## Requirement
Print the line that has "w_estado_sig = pkg_bcd::FIN;" in it, then every remaining line of the data, exactly and without anything extra.

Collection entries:
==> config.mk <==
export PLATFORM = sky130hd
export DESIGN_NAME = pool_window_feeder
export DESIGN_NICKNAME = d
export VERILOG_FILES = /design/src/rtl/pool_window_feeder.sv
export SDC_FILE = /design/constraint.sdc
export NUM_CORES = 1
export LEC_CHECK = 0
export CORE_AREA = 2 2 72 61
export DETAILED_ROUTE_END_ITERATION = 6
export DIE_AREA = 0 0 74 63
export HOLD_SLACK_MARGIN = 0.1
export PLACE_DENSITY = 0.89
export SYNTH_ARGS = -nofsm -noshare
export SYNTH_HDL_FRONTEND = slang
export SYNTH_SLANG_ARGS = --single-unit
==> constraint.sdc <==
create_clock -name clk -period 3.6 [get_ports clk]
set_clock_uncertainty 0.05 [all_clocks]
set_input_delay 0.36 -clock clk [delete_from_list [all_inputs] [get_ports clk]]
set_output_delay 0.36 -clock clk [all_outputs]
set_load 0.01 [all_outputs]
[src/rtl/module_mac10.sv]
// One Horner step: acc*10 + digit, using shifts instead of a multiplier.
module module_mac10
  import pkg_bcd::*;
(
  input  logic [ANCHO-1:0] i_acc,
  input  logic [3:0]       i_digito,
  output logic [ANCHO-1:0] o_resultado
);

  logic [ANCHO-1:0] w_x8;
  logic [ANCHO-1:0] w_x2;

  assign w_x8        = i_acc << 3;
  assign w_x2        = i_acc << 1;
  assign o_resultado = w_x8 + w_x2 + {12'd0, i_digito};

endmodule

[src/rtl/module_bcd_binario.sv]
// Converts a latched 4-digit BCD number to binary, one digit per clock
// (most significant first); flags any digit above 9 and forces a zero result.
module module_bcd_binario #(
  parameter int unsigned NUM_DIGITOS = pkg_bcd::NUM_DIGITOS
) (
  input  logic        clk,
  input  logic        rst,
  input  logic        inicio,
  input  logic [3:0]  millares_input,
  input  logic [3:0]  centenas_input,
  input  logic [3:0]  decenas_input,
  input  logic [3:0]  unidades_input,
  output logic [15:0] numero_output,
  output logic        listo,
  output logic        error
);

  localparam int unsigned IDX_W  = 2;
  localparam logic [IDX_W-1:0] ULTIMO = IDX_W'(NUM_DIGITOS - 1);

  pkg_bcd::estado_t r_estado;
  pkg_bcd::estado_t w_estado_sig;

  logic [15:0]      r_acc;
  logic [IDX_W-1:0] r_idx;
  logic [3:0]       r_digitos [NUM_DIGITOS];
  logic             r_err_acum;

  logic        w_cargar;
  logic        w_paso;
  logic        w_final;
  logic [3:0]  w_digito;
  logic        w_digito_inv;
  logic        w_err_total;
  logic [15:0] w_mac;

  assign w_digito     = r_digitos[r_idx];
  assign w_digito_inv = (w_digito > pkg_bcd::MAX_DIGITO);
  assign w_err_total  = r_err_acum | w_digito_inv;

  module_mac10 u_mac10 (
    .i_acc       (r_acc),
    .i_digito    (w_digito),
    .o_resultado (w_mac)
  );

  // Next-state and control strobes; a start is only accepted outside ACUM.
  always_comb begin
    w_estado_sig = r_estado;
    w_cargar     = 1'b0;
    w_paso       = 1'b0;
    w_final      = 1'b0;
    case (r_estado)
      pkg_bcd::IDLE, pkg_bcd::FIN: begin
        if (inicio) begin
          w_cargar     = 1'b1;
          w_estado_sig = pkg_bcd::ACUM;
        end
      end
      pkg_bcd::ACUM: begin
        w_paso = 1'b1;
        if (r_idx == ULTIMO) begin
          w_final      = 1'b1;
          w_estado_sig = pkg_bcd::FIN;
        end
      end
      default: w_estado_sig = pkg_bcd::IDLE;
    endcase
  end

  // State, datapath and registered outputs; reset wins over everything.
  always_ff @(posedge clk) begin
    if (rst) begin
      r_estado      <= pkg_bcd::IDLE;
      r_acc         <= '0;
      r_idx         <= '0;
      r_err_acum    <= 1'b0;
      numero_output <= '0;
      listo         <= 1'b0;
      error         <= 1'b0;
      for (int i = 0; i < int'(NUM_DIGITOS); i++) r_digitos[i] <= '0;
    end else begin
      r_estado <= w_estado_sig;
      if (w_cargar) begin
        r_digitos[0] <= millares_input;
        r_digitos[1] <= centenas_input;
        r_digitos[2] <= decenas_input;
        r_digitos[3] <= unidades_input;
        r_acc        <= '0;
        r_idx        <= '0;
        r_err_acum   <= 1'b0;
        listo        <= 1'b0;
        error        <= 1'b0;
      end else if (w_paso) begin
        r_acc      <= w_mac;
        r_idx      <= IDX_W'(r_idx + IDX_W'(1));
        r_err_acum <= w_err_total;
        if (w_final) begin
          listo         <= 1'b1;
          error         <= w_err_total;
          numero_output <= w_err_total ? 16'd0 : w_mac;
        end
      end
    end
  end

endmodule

## Solution below
          w_estado_sig = pkg_bcd::FIN;
        end
      end
      default: w_estado_sig = pkg_bcd::IDLE;
    endcase
  end

  // State, datapath and registered outputs; reset wins over everything.
  always_ff @(posedge clk) begin
    if (rst) begin
      r_estado      <= pkg_bcd::IDLE;
      r_acc         <= '0;
      r_idx         <= '0;
      r_err_acum    <= 1'b0;
      numero_output <= '0;
      listo         <= 1'b0;
      error         <= 1'b0;
      for (int i = 0; i < int'(NUM_DIGITOS); i++) r_digitos[i] <= '0;
    end else begin
      r_estado <= w_estado_sig;
      if (w_cargar) begin
        r_digitos[0] <= millares_input;
        r_digitos[1] <= centenas_input;
        r_digitos[2] <= decenas_input;
        r_digitos[3] <= unidades_input;
        r_acc        <= '0;
        r_idx        <= '0;
        r_err_acum   <= 1'b0;
        listo        <= 1'b0;
        error        <= 1'b0;
      end else if (w_paso) begin
        r_acc      <= w_mac;
        r_idx      <= IDX_W'(r_idx + IDX_W'(1));
        r_err_acum <= w_err_total;
        if (w_final) begin
          listo         <= 1'b1;
          error         <= w_err_total;
          numero_output <= w_err_total ? 16'd0 : w_mac;
        end
      end
    end
  end

endmodule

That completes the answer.